*** Block opens ***

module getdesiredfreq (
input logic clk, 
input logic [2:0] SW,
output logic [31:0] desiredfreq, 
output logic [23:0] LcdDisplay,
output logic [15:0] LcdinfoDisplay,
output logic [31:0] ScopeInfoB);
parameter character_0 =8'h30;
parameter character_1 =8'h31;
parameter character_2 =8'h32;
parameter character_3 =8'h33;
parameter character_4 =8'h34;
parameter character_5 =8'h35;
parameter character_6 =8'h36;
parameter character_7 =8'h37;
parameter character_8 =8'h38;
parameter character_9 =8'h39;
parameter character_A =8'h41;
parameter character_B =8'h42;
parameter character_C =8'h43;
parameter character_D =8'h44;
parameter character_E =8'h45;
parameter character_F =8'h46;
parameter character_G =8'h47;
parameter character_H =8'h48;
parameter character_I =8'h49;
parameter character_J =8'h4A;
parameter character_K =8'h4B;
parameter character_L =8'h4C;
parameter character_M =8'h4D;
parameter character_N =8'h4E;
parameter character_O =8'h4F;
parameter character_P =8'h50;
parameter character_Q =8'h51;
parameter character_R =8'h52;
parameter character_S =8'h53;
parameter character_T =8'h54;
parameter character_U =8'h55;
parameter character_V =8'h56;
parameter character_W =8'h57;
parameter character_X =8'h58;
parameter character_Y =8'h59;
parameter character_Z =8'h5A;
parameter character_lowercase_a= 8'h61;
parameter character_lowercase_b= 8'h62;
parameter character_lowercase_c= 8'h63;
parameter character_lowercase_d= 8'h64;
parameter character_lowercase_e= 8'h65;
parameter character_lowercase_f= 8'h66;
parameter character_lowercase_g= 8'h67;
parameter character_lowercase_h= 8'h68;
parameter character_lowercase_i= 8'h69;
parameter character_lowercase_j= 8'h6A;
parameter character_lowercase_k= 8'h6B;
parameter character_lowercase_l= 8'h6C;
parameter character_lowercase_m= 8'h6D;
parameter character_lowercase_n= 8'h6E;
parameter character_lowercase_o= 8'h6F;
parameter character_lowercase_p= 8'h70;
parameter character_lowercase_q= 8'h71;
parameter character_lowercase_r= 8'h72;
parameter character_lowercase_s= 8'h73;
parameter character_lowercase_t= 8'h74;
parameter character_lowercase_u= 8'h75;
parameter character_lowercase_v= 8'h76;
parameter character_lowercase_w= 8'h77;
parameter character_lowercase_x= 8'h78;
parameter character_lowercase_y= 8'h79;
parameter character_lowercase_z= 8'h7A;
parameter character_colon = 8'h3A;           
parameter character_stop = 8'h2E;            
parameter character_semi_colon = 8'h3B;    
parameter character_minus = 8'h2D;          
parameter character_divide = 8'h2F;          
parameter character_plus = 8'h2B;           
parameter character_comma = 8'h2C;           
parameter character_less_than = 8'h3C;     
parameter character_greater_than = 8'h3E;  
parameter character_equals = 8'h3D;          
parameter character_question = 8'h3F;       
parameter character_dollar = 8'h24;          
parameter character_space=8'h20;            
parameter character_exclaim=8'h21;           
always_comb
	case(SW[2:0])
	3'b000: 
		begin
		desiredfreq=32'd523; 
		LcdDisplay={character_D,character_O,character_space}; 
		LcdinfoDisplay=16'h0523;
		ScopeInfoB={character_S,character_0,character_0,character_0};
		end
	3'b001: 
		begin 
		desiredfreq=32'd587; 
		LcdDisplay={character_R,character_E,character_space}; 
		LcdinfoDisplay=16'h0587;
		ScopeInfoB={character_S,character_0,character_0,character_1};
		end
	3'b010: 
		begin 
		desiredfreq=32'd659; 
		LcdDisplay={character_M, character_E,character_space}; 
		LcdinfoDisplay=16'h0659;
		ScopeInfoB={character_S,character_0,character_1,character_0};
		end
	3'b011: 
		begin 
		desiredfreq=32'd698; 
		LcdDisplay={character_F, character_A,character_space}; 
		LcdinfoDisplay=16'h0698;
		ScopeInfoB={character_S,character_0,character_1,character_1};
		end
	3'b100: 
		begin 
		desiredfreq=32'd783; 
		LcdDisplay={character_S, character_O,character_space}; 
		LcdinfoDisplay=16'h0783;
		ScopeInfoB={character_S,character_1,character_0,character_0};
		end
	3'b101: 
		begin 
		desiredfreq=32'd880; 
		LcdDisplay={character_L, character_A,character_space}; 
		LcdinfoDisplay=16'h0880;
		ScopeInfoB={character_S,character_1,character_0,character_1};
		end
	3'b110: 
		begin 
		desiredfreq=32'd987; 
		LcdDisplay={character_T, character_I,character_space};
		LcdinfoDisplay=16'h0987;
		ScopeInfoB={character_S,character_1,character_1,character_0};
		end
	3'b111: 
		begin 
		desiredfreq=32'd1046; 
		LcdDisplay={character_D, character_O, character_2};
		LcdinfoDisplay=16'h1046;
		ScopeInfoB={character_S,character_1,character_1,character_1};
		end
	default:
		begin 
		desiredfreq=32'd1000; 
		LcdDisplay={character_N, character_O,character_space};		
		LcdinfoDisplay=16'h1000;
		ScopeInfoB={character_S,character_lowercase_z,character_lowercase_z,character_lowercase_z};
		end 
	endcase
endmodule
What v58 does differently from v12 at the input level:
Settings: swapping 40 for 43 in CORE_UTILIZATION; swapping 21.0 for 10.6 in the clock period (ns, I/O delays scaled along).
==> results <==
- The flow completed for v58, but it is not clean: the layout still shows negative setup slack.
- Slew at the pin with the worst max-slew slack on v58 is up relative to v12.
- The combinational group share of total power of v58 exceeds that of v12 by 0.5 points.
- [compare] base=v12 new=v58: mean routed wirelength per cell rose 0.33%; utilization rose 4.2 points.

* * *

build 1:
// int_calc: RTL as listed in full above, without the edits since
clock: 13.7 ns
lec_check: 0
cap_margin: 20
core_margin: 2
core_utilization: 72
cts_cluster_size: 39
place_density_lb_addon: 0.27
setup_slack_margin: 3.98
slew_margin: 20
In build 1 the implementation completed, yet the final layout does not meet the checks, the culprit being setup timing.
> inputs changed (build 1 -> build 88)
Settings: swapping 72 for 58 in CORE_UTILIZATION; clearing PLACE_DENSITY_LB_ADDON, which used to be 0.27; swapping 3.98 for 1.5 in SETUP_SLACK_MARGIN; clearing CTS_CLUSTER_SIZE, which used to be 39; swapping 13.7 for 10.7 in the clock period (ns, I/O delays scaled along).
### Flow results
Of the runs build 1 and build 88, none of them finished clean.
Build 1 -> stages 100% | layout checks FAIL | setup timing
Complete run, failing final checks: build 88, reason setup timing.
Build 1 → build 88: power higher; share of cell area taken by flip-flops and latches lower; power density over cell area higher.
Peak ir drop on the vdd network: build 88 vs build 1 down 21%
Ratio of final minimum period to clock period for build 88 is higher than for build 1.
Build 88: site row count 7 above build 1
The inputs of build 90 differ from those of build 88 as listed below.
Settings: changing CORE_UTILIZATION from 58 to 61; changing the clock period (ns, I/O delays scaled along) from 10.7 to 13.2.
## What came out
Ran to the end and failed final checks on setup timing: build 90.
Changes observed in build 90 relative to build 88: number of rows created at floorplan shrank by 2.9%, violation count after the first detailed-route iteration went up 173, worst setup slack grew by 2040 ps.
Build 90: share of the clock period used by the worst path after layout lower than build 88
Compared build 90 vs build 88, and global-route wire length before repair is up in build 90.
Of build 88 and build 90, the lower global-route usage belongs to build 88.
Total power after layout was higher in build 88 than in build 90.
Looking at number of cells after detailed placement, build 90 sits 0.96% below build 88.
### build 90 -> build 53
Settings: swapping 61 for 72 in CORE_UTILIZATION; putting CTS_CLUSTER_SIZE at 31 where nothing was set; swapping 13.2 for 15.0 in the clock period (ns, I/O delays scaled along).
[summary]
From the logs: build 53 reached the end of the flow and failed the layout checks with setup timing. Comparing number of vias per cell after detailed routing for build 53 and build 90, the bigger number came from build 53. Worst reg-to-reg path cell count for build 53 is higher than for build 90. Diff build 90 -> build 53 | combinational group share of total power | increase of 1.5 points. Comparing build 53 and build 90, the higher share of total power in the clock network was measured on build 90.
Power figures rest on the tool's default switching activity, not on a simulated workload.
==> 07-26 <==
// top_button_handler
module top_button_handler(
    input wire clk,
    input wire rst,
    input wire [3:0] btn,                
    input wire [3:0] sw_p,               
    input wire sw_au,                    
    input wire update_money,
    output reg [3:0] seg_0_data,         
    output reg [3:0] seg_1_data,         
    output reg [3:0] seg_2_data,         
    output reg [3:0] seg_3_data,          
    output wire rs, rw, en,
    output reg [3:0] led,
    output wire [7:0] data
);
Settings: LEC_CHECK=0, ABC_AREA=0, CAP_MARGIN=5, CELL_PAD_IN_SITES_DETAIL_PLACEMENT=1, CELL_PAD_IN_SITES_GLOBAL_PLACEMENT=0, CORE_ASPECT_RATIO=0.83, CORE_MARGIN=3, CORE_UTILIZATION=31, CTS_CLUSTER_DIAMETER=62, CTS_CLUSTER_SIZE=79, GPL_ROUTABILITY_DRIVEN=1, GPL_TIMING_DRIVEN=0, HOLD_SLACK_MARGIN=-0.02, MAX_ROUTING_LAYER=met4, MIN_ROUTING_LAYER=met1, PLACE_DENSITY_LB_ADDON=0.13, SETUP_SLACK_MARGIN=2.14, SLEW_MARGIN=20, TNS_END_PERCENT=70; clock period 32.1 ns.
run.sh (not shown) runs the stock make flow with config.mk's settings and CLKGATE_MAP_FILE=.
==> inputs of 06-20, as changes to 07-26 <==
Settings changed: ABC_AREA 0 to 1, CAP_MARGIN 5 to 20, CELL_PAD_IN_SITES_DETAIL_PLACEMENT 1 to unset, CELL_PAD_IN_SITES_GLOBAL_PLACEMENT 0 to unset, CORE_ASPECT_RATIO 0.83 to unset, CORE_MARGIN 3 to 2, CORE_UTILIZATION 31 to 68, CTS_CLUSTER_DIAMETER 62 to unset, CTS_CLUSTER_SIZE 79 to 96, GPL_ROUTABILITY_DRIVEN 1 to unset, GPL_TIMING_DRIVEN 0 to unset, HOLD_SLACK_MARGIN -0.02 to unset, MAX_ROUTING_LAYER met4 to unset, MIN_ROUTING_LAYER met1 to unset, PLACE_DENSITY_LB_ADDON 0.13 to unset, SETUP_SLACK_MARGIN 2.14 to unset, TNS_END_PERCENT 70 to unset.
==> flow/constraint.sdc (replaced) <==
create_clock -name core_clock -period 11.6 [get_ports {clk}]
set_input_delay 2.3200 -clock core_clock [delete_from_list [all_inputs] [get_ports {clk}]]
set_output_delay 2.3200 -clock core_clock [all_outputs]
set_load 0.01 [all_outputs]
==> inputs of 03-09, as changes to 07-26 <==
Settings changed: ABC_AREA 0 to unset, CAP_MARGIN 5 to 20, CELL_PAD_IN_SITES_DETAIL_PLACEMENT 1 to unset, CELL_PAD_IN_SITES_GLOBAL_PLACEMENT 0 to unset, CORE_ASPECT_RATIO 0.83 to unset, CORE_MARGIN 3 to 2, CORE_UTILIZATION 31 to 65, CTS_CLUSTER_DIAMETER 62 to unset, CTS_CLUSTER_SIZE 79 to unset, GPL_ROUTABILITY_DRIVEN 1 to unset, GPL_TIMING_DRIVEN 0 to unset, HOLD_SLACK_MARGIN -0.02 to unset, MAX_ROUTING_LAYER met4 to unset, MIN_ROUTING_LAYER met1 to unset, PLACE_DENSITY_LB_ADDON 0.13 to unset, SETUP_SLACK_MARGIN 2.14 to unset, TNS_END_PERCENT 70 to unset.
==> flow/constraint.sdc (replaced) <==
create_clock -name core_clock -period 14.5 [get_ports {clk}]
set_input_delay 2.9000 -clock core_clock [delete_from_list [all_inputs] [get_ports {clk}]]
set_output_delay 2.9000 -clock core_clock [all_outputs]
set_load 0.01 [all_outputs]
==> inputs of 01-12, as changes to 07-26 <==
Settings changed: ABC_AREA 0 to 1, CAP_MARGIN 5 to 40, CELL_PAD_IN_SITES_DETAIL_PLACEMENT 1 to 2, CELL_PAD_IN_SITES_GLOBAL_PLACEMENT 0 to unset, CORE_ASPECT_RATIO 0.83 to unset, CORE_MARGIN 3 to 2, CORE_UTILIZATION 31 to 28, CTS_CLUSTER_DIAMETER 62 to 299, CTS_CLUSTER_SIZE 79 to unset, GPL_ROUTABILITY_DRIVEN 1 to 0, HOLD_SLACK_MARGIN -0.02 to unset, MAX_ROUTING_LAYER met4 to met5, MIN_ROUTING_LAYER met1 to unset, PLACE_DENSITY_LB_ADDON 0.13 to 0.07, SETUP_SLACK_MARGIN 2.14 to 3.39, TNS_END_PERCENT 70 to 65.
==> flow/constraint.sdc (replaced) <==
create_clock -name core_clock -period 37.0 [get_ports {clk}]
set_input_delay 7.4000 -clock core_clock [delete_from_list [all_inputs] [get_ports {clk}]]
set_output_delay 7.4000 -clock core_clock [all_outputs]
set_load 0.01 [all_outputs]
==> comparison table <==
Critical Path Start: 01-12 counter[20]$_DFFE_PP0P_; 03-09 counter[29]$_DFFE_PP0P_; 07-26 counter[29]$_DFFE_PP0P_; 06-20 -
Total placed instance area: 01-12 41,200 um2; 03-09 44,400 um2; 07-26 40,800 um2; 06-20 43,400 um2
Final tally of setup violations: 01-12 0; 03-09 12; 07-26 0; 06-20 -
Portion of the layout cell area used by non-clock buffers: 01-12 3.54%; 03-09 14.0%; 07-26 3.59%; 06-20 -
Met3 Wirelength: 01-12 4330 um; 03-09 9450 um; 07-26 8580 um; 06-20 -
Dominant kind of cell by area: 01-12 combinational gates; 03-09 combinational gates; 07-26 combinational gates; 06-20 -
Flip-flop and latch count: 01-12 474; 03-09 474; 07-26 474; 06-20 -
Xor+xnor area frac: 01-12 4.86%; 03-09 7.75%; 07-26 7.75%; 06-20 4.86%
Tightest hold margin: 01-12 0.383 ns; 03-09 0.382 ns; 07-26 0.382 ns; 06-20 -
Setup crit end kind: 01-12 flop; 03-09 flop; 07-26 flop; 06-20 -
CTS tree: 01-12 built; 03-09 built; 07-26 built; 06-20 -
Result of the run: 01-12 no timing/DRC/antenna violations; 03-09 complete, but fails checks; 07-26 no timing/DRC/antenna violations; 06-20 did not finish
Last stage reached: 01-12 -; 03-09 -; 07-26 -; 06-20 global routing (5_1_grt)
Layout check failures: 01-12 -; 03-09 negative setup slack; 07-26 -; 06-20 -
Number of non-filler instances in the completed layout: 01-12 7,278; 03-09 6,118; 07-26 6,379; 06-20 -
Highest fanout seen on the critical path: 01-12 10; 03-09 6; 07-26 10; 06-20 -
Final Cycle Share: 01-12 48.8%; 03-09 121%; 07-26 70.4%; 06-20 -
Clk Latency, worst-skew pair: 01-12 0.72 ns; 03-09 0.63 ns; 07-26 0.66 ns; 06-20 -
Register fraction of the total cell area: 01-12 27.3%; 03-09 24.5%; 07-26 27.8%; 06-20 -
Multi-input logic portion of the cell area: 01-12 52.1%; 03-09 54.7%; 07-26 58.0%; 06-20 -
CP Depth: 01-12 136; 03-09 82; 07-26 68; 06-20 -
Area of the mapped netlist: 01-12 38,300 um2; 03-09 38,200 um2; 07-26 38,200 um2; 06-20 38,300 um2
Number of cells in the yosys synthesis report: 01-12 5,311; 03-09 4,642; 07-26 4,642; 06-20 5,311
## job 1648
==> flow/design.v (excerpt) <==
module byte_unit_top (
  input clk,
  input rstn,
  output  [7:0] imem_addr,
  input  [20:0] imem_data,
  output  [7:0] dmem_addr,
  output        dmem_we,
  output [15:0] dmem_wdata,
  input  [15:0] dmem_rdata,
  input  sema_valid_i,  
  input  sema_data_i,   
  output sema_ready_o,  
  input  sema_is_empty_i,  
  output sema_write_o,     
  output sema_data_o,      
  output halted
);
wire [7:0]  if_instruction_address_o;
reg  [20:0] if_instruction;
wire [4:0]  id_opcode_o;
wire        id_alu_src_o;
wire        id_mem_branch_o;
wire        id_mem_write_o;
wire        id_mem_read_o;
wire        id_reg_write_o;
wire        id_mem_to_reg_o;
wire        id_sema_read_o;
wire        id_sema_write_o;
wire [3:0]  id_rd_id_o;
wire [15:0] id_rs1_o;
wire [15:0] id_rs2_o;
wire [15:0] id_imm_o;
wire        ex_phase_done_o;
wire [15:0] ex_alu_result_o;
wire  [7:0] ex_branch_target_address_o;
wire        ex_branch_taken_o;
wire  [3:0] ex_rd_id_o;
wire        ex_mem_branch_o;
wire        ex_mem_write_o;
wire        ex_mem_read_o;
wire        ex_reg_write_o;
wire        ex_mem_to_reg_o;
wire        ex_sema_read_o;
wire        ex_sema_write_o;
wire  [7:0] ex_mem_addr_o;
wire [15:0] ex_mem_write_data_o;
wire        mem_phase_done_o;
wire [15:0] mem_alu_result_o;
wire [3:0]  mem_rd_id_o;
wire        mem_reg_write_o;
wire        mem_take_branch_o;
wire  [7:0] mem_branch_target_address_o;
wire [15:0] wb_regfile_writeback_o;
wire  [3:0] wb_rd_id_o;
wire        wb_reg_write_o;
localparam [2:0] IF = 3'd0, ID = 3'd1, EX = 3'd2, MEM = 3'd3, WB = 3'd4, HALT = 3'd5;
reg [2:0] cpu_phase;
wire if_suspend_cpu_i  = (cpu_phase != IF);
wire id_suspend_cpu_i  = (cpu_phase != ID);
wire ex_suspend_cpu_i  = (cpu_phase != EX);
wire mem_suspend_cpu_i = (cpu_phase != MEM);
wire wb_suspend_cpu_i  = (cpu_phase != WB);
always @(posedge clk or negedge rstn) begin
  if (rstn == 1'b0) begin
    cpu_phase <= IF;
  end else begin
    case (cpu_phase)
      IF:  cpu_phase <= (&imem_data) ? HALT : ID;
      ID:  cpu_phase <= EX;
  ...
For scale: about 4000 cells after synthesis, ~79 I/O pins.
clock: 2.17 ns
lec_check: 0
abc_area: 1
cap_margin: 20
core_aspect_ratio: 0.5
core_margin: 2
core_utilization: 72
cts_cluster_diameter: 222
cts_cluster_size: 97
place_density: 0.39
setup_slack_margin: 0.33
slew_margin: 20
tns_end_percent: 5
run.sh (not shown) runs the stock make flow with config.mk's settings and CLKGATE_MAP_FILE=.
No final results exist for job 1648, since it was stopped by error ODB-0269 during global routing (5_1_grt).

*** Block closes ***

Exercise directions ▸ Among the entries above, the line containing "Ratio of final", the line containing "Ran to the end", and all lines between them are to be restated word for word; nothing else belongs in the reply.

Output ▸
Ratio of final minimum period to clock period for build 88 is higher than for build 1.
Build 88: site row count 7 above build 1
The inputs of build 90 differ from those of build 88 as listed below.
Settings: changing CORE_UTILIZATION from 58 to 61; changing the clock period (ns, I/O delays scaled along) from 10.7 to 13.2.
## What came out
Ran to the end and failed final checks on setup timing: build 90.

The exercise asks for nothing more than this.